Task statement: Look below for the line holding "clkbuf_16 (unchanged) |" and the line holding "Buffers | 2 (unchanged) |". Transcribe exactly those lines and all lines between them, nothing more.

Top of Material for this task

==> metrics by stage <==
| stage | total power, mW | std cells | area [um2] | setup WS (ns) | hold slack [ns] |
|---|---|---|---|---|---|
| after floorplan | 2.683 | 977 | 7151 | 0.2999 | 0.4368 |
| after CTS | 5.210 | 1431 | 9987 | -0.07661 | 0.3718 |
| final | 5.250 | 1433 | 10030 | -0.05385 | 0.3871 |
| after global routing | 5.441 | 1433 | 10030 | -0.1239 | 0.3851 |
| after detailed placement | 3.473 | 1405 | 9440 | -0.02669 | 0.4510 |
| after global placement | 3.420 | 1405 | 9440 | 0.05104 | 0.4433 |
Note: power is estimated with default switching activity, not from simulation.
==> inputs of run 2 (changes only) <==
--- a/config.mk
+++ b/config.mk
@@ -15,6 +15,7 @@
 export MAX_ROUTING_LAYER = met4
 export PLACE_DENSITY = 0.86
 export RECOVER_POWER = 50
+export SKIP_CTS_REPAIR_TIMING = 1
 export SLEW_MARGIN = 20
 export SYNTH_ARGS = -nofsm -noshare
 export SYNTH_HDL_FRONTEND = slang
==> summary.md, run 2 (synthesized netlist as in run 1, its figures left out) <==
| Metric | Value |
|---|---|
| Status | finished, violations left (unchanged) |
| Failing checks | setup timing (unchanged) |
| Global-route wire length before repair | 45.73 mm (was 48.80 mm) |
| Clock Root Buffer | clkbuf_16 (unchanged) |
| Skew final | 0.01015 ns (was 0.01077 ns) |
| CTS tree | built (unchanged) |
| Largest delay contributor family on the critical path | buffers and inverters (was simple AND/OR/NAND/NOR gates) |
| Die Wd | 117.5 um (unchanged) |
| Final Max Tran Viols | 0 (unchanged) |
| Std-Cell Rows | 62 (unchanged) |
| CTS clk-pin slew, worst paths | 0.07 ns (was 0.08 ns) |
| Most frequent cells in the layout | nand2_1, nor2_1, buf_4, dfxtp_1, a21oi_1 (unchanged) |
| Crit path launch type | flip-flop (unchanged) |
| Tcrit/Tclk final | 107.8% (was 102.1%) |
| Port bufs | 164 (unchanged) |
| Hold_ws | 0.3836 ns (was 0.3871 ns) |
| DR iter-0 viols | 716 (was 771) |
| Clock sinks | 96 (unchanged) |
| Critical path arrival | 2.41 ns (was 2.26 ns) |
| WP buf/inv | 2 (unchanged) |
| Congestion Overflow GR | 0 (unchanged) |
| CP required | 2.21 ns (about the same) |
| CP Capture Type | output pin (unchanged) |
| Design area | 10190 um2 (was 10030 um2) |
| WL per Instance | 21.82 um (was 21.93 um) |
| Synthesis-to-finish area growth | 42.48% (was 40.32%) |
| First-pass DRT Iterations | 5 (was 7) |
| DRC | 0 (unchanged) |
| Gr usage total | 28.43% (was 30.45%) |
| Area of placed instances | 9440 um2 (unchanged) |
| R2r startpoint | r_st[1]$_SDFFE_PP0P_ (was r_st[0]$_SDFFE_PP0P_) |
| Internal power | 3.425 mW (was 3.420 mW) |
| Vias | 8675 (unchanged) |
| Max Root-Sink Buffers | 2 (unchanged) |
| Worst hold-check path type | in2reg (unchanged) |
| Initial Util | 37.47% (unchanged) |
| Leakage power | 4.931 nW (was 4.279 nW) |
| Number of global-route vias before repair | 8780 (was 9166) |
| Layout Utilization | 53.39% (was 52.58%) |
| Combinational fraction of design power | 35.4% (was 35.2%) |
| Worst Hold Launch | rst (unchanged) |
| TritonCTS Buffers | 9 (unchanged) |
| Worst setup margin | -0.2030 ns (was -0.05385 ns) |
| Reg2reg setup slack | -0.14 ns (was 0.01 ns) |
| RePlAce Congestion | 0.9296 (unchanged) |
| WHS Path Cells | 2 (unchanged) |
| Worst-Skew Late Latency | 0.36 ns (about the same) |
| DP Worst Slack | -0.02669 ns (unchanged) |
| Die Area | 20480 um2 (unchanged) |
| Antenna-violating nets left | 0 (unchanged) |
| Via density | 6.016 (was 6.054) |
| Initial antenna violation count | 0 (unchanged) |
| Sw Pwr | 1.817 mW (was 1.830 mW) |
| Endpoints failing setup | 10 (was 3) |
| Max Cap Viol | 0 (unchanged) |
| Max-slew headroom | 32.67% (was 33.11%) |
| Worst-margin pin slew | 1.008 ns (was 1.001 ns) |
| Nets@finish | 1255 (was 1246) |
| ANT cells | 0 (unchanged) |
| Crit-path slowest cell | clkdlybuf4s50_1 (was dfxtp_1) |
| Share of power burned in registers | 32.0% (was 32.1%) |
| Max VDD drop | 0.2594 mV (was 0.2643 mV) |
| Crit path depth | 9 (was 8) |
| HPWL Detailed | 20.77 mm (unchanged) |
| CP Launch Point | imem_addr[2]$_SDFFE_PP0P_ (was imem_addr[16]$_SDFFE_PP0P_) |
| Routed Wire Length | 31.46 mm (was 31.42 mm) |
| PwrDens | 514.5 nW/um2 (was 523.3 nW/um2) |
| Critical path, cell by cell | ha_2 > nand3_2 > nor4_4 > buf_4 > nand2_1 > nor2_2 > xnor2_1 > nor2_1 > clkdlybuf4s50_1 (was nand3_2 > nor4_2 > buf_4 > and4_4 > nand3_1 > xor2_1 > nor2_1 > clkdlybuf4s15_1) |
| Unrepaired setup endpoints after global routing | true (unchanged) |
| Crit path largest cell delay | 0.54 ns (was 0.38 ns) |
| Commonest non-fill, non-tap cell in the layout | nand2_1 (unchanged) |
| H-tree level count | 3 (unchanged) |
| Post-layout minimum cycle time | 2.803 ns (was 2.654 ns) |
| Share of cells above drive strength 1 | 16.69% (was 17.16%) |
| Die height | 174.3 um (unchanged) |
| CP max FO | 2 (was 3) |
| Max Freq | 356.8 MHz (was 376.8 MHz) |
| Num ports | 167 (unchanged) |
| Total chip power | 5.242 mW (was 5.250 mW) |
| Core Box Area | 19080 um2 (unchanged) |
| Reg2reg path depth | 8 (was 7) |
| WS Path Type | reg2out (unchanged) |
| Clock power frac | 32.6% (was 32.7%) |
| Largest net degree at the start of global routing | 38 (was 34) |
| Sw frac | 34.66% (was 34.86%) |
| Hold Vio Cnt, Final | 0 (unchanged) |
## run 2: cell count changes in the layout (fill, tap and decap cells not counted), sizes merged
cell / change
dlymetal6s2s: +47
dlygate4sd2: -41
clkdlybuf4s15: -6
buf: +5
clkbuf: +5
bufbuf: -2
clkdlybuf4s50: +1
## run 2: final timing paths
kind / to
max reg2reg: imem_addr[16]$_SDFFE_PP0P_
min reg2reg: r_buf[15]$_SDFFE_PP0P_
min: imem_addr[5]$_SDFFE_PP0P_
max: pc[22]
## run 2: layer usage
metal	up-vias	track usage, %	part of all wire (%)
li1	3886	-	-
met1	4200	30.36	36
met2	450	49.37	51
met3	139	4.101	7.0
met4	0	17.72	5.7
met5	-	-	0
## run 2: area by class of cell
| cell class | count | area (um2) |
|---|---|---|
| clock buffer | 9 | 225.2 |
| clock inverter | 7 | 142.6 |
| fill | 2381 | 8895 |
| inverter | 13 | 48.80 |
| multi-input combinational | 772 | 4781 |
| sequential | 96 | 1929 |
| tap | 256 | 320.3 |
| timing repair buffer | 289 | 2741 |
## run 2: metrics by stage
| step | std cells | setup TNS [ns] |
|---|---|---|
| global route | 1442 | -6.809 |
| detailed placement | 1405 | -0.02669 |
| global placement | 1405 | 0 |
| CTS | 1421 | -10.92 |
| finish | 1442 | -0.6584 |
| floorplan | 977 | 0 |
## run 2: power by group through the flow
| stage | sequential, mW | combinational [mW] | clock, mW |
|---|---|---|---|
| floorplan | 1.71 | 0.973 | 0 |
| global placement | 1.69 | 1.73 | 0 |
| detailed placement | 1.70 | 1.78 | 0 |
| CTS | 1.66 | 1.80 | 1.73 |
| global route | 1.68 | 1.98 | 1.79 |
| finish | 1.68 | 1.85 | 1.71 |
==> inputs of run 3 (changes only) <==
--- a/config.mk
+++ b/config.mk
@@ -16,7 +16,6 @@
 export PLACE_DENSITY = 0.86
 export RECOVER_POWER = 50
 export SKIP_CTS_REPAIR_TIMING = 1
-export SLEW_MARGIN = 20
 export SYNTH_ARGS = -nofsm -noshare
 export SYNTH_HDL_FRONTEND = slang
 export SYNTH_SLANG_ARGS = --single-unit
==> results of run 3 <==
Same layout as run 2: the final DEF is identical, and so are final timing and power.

Bottom of Material for this task
Top of Material for this task

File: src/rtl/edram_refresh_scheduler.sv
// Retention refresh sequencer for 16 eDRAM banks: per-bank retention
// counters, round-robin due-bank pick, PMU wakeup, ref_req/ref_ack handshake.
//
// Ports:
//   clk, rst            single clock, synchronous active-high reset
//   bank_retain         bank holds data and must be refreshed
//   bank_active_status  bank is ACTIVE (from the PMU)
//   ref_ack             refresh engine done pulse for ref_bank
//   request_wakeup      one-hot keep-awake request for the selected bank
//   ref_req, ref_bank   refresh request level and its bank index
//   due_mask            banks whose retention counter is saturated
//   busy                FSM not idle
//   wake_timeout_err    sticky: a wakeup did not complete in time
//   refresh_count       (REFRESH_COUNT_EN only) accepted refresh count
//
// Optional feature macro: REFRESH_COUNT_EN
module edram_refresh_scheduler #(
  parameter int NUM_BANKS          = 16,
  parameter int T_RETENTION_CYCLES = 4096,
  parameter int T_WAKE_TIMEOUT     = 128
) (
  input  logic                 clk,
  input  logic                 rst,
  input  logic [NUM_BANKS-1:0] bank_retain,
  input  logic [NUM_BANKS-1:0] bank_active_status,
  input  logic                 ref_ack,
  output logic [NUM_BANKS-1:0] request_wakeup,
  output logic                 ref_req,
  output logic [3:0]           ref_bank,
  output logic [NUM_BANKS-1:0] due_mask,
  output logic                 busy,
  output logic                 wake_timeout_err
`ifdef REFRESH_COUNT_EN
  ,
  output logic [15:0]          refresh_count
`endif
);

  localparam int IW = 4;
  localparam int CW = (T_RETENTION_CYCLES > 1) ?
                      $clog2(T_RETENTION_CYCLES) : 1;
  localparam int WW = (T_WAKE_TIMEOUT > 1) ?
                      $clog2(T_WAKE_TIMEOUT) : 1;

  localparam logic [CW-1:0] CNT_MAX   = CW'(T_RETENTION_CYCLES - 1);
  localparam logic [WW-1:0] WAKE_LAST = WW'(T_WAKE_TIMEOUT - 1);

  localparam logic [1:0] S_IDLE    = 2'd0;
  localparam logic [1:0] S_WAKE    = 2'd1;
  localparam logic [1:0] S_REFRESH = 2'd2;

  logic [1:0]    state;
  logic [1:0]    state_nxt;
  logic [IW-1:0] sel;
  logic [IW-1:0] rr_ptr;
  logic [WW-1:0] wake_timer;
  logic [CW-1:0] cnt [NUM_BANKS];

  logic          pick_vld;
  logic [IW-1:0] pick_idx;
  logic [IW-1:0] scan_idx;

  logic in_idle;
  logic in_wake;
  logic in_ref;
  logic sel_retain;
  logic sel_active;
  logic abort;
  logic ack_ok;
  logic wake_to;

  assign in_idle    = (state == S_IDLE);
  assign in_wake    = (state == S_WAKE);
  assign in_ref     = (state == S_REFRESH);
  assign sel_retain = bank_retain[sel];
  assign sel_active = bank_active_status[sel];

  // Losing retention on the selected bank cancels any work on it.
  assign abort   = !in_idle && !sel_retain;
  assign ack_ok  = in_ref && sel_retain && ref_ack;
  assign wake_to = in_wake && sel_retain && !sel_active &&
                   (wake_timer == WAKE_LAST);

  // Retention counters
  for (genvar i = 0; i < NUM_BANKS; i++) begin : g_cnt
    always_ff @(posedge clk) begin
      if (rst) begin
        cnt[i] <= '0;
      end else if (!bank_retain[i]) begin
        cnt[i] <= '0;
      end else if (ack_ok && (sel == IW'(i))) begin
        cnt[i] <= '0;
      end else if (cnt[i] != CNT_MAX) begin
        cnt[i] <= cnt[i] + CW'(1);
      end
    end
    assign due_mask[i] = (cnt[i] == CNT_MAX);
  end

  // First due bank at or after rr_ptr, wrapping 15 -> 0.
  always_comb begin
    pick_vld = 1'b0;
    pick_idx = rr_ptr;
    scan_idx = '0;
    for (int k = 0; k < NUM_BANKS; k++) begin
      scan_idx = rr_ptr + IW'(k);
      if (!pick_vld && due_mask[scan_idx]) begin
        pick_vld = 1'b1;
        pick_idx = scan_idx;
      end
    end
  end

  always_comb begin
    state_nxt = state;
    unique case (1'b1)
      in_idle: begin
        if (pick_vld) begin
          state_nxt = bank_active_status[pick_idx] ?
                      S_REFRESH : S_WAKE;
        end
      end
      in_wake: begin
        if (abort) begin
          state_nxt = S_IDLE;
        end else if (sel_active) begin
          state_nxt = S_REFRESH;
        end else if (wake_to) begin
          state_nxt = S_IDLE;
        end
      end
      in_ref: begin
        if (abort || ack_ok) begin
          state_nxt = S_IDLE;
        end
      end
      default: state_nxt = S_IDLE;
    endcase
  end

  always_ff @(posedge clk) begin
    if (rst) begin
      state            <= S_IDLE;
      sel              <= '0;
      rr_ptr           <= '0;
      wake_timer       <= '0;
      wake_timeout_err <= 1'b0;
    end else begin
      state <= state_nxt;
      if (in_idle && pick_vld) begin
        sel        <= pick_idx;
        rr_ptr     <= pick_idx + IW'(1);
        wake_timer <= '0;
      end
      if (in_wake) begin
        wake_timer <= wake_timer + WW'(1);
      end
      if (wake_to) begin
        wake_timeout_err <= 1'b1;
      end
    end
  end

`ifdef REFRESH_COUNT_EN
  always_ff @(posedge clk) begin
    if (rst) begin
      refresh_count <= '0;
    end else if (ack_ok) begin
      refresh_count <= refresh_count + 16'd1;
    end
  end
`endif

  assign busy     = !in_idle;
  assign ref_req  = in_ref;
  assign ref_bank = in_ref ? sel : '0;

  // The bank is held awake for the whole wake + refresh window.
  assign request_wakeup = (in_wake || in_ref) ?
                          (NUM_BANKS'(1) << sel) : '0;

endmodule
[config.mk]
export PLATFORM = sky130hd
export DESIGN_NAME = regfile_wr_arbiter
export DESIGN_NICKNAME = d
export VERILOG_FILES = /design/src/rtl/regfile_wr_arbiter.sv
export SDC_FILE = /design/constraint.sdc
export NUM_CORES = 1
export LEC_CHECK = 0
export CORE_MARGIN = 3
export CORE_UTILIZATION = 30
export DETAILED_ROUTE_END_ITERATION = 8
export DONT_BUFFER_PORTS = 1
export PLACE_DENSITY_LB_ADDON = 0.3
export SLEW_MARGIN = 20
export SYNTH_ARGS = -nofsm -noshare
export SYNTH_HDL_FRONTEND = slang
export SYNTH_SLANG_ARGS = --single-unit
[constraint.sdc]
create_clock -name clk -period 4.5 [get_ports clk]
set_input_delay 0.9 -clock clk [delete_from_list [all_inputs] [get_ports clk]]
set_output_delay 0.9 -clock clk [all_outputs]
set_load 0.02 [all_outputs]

Bottom of Material for this task

Answer section:
| Clock Root Buffer | clkbuf_16 (unchanged) |
| Skew final | 0.01015 ns (was 0.01077 ns) |
| CTS tree | built (unchanged) |
| Largest delay contributor family on the critical path | buffers and inverters (was simple AND/OR/NAND/NOR gates) |
| Die Wd | 117.5 um (unchanged) |
| Final Max Tran Viols | 0 (unchanged) |
| Std-Cell Rows | 62 (unchanged) |
| CTS clk-pin slew, worst paths | 0.07 ns (was 0.08 ns) |
| Most frequent cells in the layout | nand2_1, nor2_1, buf_4, dfxtp_1, a21oi_1 (unchanged) |
| Crit path launch type | flip-flop (unchanged) |
| Tcrit/Tclk final | 107.8% (was 102.1%) |
| Port bufs | 164 (unchanged) |
| Hold_ws | 0.3836 ns (was 0.3871 ns) |
| DR iter-0 viols | 716 (was 771) |
| Clock sinks | 96 (unchanged) |
| Critical path arrival | 2.41 ns (was 2.26 ns) |
| WP buf/inv | 2 (unchanged) |
| Congestion Overflow GR | 0 (unchanged) |
| CP required | 2.21 ns (about the same) |
| CP Capture Type | output pin (unchanged) |
| Design area | 10190 um2 (was 10030 um2) |
| WL per Instance | 21.82 um (was 21.93 um) |
| Synthesis-to-finish area growth | 42.48% (was 40.32%) |
| First-pass DRT Iterations | 5 (was 7) |
| DRC | 0 (unchanged) |
| Gr usage total | 28.43% (was 30.45%) |
| Area of placed instances | 9440 um2 (unchanged) |
| R2r startpoint | r_st[1]$_SDFFE_PP0P_ (was r_st[0]$_SDFFE_PP0P_) |
| Internal power | 3.425 mW (was 3.420 mW) |
| Vias | 8675 (unchanged) |
| Max Root-Sink Buffers | 2 (unchanged) |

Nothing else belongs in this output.